Saved entries
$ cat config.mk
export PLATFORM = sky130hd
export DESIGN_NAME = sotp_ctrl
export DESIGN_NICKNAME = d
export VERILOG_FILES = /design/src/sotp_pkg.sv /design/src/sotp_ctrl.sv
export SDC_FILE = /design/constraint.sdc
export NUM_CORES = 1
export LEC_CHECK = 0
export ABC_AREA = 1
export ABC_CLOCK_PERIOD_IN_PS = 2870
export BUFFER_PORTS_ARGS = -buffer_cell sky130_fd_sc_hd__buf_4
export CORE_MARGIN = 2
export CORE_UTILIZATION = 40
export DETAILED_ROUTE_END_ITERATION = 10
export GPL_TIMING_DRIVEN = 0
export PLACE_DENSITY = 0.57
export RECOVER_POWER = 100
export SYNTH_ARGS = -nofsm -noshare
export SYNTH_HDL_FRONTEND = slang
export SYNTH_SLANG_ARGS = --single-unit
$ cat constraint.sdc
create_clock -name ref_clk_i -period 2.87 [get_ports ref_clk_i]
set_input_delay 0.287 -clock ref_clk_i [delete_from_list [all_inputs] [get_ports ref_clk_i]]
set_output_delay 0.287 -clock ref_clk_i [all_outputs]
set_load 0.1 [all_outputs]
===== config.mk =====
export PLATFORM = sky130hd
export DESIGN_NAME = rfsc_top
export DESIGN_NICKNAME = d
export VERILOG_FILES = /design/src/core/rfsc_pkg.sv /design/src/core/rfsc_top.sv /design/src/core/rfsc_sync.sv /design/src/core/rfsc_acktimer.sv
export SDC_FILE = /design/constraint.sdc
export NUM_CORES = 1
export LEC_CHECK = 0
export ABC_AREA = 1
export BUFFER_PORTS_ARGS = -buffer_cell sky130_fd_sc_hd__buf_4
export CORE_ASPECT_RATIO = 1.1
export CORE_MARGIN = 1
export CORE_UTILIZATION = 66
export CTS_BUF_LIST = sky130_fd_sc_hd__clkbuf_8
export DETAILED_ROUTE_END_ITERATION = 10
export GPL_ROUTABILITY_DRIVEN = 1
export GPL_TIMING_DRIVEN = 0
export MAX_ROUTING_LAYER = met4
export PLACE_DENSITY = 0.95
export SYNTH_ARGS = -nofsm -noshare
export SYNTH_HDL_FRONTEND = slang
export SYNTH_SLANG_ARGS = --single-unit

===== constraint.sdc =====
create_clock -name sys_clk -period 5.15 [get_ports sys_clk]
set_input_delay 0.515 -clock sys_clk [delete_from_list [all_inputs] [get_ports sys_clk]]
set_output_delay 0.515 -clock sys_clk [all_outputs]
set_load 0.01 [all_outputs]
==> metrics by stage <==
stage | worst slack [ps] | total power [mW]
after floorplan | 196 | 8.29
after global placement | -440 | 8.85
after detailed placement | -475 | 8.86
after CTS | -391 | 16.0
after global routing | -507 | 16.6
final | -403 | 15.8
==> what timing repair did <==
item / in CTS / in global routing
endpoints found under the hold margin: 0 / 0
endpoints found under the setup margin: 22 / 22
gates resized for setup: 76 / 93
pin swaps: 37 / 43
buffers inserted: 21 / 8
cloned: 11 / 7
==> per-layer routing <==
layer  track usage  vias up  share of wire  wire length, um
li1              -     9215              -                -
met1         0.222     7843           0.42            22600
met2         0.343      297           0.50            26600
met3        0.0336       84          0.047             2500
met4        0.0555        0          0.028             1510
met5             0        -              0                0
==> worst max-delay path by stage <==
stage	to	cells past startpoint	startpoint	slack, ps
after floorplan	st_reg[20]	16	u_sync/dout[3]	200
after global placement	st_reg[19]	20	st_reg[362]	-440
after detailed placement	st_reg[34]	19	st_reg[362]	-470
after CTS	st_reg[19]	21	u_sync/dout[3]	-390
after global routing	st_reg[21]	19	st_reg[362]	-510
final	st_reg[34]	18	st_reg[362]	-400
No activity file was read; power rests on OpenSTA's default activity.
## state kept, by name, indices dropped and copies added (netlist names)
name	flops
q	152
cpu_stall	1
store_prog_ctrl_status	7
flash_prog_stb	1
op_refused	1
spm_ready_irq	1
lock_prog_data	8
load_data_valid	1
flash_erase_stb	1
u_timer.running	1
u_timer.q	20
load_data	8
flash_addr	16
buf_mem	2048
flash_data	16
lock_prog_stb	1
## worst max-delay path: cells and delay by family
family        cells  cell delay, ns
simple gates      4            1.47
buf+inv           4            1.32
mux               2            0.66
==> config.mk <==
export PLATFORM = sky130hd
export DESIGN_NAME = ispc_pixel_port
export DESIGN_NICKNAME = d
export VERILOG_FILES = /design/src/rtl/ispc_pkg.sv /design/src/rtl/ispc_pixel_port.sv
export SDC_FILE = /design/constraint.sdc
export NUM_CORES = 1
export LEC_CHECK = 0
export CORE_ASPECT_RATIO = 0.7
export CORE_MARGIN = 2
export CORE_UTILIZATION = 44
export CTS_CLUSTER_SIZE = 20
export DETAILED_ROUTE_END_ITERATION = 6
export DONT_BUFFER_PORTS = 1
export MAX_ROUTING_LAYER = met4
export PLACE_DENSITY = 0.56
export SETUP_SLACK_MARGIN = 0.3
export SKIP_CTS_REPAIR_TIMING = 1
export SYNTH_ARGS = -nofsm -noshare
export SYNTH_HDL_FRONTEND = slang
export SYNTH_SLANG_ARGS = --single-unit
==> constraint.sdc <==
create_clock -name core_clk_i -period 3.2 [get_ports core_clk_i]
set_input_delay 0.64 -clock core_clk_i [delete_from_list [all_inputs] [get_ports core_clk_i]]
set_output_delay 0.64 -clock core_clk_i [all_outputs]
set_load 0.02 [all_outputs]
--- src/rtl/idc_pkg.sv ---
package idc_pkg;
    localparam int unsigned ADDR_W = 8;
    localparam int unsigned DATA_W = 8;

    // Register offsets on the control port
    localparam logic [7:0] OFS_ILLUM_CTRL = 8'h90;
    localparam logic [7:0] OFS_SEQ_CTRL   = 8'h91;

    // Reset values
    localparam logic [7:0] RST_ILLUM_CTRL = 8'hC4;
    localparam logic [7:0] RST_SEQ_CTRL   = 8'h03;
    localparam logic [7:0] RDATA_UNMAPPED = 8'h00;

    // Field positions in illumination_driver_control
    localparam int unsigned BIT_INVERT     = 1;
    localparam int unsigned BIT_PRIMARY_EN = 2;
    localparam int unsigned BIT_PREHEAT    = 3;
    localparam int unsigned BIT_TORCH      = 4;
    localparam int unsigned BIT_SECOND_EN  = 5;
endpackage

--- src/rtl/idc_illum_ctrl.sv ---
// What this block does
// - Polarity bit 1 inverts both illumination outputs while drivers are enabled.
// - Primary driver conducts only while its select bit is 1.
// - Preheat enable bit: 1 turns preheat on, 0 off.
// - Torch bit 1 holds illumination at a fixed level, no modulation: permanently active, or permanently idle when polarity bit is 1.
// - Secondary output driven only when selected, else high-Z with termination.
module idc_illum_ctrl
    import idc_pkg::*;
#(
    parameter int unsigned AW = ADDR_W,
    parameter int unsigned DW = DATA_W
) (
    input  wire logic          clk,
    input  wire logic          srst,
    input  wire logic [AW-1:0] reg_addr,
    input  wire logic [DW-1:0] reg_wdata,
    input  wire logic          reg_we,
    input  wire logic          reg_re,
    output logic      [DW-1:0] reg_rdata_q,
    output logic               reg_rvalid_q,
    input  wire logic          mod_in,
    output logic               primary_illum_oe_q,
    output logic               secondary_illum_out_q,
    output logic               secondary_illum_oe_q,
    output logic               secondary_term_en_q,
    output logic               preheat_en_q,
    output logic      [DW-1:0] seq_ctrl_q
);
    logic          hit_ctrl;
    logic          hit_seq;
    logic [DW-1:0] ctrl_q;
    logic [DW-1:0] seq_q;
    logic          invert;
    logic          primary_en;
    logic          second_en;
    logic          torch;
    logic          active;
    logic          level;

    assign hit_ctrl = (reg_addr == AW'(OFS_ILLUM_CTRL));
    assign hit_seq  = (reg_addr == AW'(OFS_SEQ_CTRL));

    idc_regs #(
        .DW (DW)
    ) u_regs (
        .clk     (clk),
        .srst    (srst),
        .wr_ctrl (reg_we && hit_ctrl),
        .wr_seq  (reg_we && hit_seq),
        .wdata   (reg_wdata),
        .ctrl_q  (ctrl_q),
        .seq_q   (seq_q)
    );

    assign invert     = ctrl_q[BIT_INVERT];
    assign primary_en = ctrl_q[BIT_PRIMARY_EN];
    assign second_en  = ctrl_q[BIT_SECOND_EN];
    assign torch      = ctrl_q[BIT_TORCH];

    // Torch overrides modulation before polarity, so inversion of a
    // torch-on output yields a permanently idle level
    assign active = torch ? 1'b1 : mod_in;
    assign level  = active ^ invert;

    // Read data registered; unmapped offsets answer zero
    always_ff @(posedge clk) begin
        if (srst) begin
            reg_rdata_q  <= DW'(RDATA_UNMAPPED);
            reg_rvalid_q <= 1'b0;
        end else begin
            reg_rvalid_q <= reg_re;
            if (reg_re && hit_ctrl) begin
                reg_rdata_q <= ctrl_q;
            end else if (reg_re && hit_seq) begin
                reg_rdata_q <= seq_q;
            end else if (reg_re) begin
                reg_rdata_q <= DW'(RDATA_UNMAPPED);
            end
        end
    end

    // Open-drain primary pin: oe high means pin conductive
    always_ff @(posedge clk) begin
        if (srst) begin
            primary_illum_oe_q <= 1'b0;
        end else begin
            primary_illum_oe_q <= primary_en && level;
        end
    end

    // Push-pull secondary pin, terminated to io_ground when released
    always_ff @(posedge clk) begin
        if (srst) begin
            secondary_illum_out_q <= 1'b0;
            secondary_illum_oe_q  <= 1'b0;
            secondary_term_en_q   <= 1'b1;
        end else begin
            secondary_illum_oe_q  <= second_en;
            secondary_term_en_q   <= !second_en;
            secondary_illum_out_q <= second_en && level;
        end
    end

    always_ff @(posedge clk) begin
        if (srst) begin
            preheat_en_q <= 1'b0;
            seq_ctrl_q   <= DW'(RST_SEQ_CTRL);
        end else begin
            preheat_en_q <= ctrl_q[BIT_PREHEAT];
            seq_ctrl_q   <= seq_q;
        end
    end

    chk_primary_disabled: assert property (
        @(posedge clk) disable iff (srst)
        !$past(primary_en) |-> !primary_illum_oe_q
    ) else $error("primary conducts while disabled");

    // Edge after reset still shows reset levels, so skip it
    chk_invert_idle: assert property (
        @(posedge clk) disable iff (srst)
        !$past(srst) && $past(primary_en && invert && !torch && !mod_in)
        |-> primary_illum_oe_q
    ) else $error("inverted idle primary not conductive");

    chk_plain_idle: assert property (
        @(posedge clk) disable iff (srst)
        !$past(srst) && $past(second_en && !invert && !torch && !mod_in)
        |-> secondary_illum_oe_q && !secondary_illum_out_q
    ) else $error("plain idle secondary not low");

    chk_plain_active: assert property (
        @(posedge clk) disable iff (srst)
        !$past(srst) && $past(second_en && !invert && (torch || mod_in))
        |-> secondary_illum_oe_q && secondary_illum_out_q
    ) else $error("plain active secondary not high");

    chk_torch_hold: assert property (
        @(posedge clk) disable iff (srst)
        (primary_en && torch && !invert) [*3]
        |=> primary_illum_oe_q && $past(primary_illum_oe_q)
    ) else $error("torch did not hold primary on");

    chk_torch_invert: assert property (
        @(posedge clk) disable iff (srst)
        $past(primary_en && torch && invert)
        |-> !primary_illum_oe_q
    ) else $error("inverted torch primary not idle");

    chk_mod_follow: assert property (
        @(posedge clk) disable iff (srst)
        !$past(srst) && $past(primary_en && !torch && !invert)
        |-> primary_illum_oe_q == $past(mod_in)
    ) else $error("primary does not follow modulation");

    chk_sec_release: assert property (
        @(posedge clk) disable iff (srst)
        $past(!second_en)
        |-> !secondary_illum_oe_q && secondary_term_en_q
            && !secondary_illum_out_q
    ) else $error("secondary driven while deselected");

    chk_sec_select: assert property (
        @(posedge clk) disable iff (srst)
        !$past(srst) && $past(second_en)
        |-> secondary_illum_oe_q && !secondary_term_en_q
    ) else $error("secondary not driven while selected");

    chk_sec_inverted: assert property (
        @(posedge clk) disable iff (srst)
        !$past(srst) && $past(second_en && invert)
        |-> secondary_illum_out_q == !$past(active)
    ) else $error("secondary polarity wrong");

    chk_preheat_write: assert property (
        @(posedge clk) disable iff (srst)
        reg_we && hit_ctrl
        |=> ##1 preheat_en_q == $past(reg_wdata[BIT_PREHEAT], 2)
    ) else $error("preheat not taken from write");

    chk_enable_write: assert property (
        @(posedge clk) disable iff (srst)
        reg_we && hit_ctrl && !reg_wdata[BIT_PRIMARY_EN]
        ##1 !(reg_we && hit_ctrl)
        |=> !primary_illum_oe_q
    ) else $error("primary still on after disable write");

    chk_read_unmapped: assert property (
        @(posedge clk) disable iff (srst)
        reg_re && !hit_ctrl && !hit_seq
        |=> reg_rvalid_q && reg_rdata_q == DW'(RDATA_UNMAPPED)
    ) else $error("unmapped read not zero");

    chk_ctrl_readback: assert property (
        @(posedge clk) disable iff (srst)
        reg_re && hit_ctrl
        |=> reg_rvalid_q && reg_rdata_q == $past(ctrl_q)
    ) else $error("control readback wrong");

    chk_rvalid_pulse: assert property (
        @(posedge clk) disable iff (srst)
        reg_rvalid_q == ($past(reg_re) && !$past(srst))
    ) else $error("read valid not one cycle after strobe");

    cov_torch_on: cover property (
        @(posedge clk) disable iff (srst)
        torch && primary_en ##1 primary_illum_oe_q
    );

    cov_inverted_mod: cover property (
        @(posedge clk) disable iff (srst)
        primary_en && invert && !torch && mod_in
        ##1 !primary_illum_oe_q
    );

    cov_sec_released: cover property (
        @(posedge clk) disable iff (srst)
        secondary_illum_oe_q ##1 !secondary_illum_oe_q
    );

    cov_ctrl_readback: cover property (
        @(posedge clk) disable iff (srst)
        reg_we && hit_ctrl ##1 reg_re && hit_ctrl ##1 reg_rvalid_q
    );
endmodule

_Your assignment_: Go through the entries above and count the lines containing "floorplan". Give the number only.

_Result for this exercise_: 2